Task brief:
Where the word "engines" appears in a line below, copy the whole line.

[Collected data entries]
**src/core/lps_pkg.sv**
```systemverilog
// holds the register map, reset values, timing figures and state types of the
// light/proximity result slice; assumes a 100 MHz system clock
package lps_pkg;

  // ************************************************************
  // register map
  // ************************************************************
  localparam logic [7:0] REG_AMB_HI   = 8'h85;
  localparam logic [7:0] REG_AMB_LO   = 8'h86;
  localparam logic [7:0] REG_PROX_HI  = 8'h87;
  localparam logic [7:0] REG_PROX_LO  = 8'h88;
  localparam logic [7:0] REG_FREQ_SEL = 8'h89;
  localparam int         FREQ_LSB     = 0;
  localparam int         FREQ_MSB     = 1;
  localparam logic [1:0] FREQ_RST     = 2'h2;
  localparam logic [15:0] RESULT_RST  = 16'h0000;
  localparam logic [7:0] PTR_RST      = 8'h00;

  // ************************************************************
  // timing: fastest ir test frequency, others are halvings of it
  // ************************************************************
  localparam int CLK_HZ       = 100_000_000;
  localparam int IR_BASE_HZ   = 3_125_000;
  localparam int IR_HALF_BASE = CLK_HZ / (2 * IR_BASE_HZ);
  localparam int BIT_LAST     = 7;

  // ************************************************************
  // types
  // ************************************************************
  typedef enum logic [8:0] {
    ST_IDLE  = 9'h001,
    ST_ADDR  = 9'h002,
    ST_ACK   = 9'h004,
    ST_REG   = 9'h008,
    ST_WDATA = 9'h010,
    ST_RDATA = 9'h020,
    ST_MACK  = 9'h040,
    ST_NACK  = 9'h080,
    ST_SKIP  = 9'h100
  } lps_state_t;

  typedef struct packed {
    logic [15:0] value;
    logic        valid;
  } lps_result_t;

  typedef struct packed {
    lps_state_t  state;
    logic        scl_prev;
    logic        sda_prev;
    logic [2:0]  bit_cnt;
    logic        byte_done;
    logic [7:0]  rx;
    logic [7:0]  tx;
    logic [7:0]  ptr;
    logic        is_read;
    logic        got_reg;
    logic        sda_oe;
    logic [1:0]  freq;
    logic [15:0] amb;
    logic [15:0] prox;
    logic [6:0]  div;
    logic        ir;
  } lps_regs_t;

endpackage

```
**src/core/lps_top.sv**
```systemverilog
// i2c target holding the ambient and proximity results and the ir test
// frequency select, plus the ir square-wave generator
// assumes scl and sda arrive already synchronous to CLOCK
//
// What this block does
// - ambient result 16 bits: high byte at 85h, low byte at 86h
// - ambient bytes are read-only; writes never change them
// - proximity result 16 bits: high byte at 87h, low byte at 88h
// - proximity bytes are read-only, low byte bits 7:0, high 15:8
// - 89h bits 1:0 select ir frequency 3.125M/1.5625M/781.25k/390.625k
// - frequency select resets to code 2, 781.25 kHz
// - square ir stimulus at the selected frequency during proximity measurement
// - pointer advances by one after each read byte
`timescale 1ns/1ps
module lps_top
  import lps_pkg::*;
#(
  parameter logic [6:0] I2C_ADDR = 7'h13  // arbitrary value
) (
  // clock and reset
  input  wire logic              CLOCK,
  input  wire logic              RST,
  // i2c pins, sda open drain
  input  wire logic              SCL,
  input  wire logic              SDA_IN,
  output      logic              SDA_OUT,
  output      logic              SDA_OE,
  // results from the measurement engines
  input  wire lps_pkg::lps_result_t AMB,
  input  wire lps_pkg::lps_result_t PROX,
  // proximity measurement and ir stimulus
  input  wire logic              PROX_MEAS,
  output      logic              IR_DRIVE,
  output      logic [1:0]        FREQ_SEL
);
  import lps_pkg::*;

  if (IR_HALF_BASE < 1 || IR_HALF_BASE * 8 > 128) begin : g_bad_clock
    $error("clock rate cannot serve the ir divider");
  end

  lps_regs_t st_ff;
  lps_regs_t nxt_st;
  logic      scl_rise;
  logic      scl_fall;
  logic      start_cond;
  logic      stop_cond;
  logic      rd_load;
  logic      wr_strobe;
  logic [6:0] half_last;

  // ************************************************************
  // read mux
  // ************************************************************
  function automatic logic [7:0] read_byte(input lps_regs_t s);
    logic [7:0] r;
    r = 8'h00;
    unique case (s.ptr)
      REG_AMB_HI:   r = s.amb[15:8];
      REG_AMB_LO:   r = s.amb[7:0];
      REG_PROX_HI:  r = s.prox[15:8];
      REG_PROX_LO:  r = s.prox[7:0];
      REG_FREQ_SEL: r = {6'h00, s.freq};
      default:      r = 8'h00;
    endcase
    return r;
  endfunction

  assign scl_rise   = SCL & ~st_ff.scl_prev;
  assign scl_fall   = ~SCL & st_ff.scl_prev;
  assign start_cond = SCL & st_ff.scl_prev & st_ff.sda_prev & ~SDA_IN;
  assign stop_cond  = SCL & st_ff.scl_prev & ~st_ff.sda_prev & SDA_IN;
  // last count of a half period; the slowest code ends on 127, so 7 bits suffice
  assign half_last  = 7'((IR_HALF_BASE << st_ff.freq) - 1);

  // ************************************************************
  // next state
  // ************************************************************
  always_comb begin
    nxt_st          = st_ff;
    rd_load         = 1'b0;
    wr_strobe       = 1'b0;
    nxt_st.scl_prev = SCL;
    nxt_st.sda_prev = SDA_IN;

    // results only change from their engines, never from the bus
    if (AMB.valid) begin
      nxt_st.amb = AMB.value;
    end
    if (PROX.valid) begin
      nxt_st.prox = PROX.value;
    end

    // byte receive shared by address, register and data phases
    if (scl_rise && (st_ff.state inside {ST_ADDR, ST_REG, ST_WDATA})) begin
      nxt_st.rx        = {st_ff.rx[6:0], SDA_IN};
      nxt_st.bit_cnt   = st_ff.bit_cnt + 3'h1;
      nxt_st.byte_done = (st_ff.bit_cnt == 3'(BIT_LAST));
    end

    unique case (st_ff.state)
      ST_IDLE, ST_SKIP: begin
        nxt_st.sda_oe = 1'b0;
      end
      ST_ADDR: begin
        if (scl_fall && st_ff.byte_done) begin
          nxt_st.byte_done = 1'b0;
          if (st_ff.rx[7:1] == I2C_ADDR) begin
            nxt_st.is_read = st_ff.rx[0];
            nxt_st.sda_oe  = 1'b1;
            nxt_st.state   = ST_ACK;
          end else begin
            nxt_st.state = ST_SKIP;
          end
        end
      end
      ST_REG, ST_WDATA: begin
        if (scl_fall && st_ff.byte_done) begin
          nxt_st.byte_done = 1'b0;
          nxt_st.sda_oe    = 1'b1;
          nxt_st.state     = ST_ACK;
          if (st_ff.state == ST_REG) begin
            nxt_st.ptr     = st_ff.rx;
            nxt_st.got_reg = 1'b1;
          end else begin
            wr_strobe  = 1'b1;
            nxt_st.ptr = st_ff.ptr + 8'h01;
            if (st_ff.ptr == REG_FREQ_SEL) begin
              nxt_st.freq = st_ff.rx[FREQ_MSB:FREQ_LSB];
            end
          end
        end
      end
      ST_ACK: begin
        if (scl_fall) begin
          nxt_st.bit_cnt = 3'h0;
          if (st_ff.is_read) begin
            rd_load       = 1'b1;
          end else begin
            nxt_st.sda_oe = 1'b0;
            nxt_st.state  = st_ff.got_reg ? ST_WDATA : ST_REG;
          end
        end
      end
      ST_RDATA: begin
        if (scl_fall) begin
          if (st_ff.bit_cnt == 3'(BIT_LAST)) begin
            nxt_st.sda_oe = 1'b0;
            nxt_st.state  = ST_MACK;
          end else begin
            nxt_st.tx      = {st_ff.tx[6:0], 1'b0};
            nxt_st.sda_oe  = ~st_ff.tx[6];
            nxt_st.bit_cnt = st_ff.bit_cnt + 3'h1;
          end
        end
      end
      ST_MACK: begin
        // a host nack ends the read; it then sends stop or start
        if (scl_rise) begin
          nxt_st.state = SDA_IN ? ST_NACK : ST_ACK;
        end
      end
      ST_NACK: begin
        nxt_st.sda_oe = 1'b0;
      end
      default: begin
        nxt_st.state  = ST_IDLE;
        nxt_st.sda_oe = 1'b0;
      end
    endcase

    // mack reuses ack to reload the next byte on the coming fall
    if (st_ff.state == ST_MACK && scl_rise && !SDA_IN) begin
      nxt_st.is_read = 1'b1;
    end
    if (rd_load) begin
      nxt_st.tx      = read_byte(st_ff);
      nxt_st.sda_oe  = ~nxt_st.tx[7];
      nxt_st.ptr     = st_ff.ptr + 8'h01;
      nxt_st.bit_cnt = 3'h0;
      nxt_st.state   = ST_RDATA;
    end

    if (start_cond) begin
      nxt_st.state     = ST_ADDR;
      nxt_st.bit_cnt   = 3'h0;
      nxt_st.byte_done = 1'b0;
      nxt_st.got_reg   = 1'b0;
      nxt_st.sda_oe    = 1'b0;
    end else if (stop_cond) begin
      nxt_st.state  = ST_IDLE;
      nxt_st.sda_oe = 1'b0;
    end

    // ir square wave, halted and low outside a proximity measurement
    if (!PROX_MEAS) begin
      nxt_st.div = 7'h00;
      nxt_st.ir  = 1'b0;
    end else if (st_ff.div >= half_last) begin
      nxt_st.div = 7'h00;
      nxt_st.ir  = ~st_ff.ir;
    end else begin
      nxt_st.div = st_ff.div + 7'h01;
    end
  end

  // ************************************************************
  // state register
  // ************************************************************
  always_ff @(posedge CLOCK or posedge RST) begin
    if (RST) begin
      st_ff          <= '0;
      st_ff.state    <= ST_IDLE;
      st_ff.scl_prev <= 1'b1;
      st_ff.sda_prev <= 1'b1;
      st_ff.ptr      <= PTR_RST;
      st_ff.freq     <= FREQ_RST;
      st_ff.amb      <= RESULT_RST;
      st_ff.prox     <= RESULT_RST;
    end else begin
      st_ff <= nxt_st;
    end
  end

  assign SDA_OUT  = 1'b0;
  assign SDA_OE   = st_ff.sda_oe;
  assign IR_DRIVE = st_ff.ir;
  assign FREQ_SEL = st_ff.freq;
endmodule

```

Response area:
  // results from the measurement engines
    // results only change from their engines, never from the bus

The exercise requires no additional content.